Copy each line below in which the string "flip" appears.

++++ SUPPLIED INFORMATION ++++

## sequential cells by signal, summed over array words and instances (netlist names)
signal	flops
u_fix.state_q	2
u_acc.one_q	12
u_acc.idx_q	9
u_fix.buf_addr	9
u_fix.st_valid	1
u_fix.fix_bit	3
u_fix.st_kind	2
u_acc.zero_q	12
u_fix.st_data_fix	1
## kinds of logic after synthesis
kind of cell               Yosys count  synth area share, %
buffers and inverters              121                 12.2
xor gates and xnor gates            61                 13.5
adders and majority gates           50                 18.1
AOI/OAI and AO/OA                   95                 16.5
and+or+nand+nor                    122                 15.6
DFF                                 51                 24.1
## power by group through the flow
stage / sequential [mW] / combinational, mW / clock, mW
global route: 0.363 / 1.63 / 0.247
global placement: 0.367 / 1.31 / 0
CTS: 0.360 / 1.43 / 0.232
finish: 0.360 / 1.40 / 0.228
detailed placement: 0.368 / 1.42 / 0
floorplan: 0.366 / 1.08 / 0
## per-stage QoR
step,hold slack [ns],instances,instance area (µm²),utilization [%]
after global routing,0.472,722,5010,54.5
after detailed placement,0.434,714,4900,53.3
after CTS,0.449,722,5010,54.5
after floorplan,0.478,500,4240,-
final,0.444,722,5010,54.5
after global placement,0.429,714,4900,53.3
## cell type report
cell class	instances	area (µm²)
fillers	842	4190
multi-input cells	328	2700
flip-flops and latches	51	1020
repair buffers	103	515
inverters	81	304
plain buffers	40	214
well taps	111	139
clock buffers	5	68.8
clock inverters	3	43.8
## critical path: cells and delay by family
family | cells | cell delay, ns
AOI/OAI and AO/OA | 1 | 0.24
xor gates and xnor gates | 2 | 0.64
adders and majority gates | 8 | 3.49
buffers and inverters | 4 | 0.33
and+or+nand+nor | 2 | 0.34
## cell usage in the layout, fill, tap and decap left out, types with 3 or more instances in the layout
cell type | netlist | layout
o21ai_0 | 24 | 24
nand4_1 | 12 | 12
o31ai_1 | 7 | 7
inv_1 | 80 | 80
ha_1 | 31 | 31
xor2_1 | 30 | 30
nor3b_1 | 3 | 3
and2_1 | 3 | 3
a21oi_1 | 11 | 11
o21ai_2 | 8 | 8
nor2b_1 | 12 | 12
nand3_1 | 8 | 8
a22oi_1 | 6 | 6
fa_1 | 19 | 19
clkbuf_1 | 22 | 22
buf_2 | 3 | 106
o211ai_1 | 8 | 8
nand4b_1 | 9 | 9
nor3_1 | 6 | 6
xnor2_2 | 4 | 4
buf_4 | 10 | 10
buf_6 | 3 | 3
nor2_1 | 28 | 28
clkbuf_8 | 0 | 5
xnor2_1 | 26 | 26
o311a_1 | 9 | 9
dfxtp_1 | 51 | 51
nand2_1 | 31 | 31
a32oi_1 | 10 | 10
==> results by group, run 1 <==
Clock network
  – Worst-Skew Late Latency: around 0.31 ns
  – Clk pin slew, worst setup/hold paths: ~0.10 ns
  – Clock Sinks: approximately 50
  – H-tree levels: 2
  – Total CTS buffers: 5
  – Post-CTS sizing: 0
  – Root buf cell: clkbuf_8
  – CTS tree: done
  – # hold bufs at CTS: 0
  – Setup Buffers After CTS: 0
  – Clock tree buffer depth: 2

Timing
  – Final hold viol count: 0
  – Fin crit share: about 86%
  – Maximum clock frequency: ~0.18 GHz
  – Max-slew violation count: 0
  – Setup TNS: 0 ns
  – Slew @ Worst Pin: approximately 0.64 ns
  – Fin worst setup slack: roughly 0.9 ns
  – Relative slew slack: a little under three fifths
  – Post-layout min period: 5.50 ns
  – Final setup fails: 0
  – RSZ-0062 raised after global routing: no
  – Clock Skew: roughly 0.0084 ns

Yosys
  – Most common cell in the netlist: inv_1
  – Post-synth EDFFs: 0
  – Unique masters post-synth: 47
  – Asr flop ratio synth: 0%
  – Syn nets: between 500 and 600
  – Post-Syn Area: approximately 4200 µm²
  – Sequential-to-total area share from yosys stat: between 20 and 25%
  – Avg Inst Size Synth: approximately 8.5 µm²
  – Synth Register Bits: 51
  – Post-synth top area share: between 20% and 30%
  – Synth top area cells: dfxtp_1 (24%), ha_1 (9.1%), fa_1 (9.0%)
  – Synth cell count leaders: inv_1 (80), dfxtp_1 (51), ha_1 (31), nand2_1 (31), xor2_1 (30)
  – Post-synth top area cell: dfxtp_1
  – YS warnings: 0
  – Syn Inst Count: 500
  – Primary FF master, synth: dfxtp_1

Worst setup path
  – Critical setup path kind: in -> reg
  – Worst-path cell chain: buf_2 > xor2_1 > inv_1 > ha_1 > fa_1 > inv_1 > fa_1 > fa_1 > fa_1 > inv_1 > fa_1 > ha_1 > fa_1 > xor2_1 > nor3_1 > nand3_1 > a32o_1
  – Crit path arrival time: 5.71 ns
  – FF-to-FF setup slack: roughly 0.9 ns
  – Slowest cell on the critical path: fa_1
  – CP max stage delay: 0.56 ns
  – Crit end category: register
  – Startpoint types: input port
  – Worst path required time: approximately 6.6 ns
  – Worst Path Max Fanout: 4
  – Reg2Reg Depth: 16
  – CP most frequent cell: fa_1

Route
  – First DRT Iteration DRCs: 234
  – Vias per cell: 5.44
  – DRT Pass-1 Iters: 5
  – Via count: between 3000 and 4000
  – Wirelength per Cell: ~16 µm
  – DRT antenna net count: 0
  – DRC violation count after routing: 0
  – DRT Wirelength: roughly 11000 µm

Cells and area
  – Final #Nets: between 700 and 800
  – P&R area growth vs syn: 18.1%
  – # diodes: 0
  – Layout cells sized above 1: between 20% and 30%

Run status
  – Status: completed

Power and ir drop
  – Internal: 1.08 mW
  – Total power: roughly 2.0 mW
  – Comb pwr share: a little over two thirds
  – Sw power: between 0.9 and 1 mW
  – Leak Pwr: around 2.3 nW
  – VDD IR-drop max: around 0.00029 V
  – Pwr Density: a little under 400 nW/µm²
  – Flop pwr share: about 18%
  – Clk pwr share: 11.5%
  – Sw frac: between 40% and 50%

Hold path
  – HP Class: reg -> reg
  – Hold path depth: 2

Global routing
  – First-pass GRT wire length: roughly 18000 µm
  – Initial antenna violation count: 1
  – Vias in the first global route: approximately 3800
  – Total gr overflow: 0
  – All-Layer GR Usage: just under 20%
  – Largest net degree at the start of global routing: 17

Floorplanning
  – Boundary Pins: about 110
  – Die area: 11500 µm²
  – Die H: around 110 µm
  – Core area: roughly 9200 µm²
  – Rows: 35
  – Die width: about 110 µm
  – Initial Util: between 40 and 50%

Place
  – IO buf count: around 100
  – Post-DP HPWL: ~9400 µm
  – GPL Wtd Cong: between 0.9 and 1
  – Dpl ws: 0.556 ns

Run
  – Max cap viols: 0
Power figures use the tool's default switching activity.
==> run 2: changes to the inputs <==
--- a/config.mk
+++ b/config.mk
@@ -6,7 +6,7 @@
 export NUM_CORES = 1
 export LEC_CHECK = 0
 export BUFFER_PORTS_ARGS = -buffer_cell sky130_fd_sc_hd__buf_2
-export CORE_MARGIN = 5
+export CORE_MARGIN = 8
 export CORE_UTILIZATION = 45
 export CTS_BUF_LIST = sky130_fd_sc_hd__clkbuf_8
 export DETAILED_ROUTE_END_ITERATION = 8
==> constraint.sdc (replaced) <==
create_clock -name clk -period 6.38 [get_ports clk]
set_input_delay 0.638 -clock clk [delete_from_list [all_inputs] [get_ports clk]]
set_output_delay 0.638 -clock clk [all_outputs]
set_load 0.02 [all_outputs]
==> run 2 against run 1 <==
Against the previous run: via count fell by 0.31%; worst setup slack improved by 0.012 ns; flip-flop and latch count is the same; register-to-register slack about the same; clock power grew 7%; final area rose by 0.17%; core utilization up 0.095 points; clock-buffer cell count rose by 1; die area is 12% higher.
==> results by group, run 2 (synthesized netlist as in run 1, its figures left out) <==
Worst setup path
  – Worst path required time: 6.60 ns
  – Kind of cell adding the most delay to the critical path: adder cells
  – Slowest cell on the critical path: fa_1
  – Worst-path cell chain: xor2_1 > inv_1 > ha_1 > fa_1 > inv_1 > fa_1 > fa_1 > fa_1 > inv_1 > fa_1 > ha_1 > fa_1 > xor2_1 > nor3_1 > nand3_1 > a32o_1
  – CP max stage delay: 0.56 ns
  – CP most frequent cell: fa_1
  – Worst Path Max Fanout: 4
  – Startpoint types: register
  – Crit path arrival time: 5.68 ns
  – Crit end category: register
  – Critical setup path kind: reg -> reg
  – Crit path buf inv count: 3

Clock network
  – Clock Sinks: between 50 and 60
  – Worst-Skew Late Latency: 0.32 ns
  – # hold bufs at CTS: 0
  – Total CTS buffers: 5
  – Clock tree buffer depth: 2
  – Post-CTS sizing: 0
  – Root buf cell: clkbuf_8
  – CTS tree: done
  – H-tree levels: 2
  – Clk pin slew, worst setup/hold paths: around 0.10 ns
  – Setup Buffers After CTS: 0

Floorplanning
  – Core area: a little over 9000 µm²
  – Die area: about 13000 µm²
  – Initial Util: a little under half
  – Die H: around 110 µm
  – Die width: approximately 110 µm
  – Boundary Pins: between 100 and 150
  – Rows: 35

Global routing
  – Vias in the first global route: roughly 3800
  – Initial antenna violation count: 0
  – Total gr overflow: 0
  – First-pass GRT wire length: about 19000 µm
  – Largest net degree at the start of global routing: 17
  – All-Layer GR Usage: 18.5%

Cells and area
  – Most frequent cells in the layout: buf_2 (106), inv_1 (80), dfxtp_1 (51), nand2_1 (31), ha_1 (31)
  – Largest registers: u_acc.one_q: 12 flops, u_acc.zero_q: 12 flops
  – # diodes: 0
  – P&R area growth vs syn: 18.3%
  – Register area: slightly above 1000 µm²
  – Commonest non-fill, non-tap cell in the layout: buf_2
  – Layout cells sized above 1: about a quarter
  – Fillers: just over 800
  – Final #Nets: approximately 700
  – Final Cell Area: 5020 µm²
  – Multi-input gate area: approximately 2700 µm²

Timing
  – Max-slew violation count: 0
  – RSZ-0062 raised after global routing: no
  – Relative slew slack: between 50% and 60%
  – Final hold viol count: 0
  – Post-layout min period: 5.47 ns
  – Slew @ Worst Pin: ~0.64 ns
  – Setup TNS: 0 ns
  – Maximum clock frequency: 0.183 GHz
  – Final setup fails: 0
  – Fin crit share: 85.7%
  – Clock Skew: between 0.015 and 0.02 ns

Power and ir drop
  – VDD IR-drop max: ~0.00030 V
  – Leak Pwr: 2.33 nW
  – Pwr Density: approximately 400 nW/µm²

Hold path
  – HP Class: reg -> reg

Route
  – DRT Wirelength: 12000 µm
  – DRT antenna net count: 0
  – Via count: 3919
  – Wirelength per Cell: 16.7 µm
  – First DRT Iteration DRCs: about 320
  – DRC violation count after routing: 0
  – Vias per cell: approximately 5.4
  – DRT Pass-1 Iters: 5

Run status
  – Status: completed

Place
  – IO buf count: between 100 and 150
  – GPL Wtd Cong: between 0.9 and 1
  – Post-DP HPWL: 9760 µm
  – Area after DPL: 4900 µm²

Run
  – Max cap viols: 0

++++

▸ TASK OUTPUT:
flip-flops and latches	51	1020
Against the previous run: via count fell by 0.31%; worst setup slack improved by 0.012 ns; flip-flop and latch count is the same; register-to-register slack about the same; clock power grew 7%; final area rose by 0.17%; core utilization up 0.095 points; clock-buffer cell count rose by 1; die area is 12% higher.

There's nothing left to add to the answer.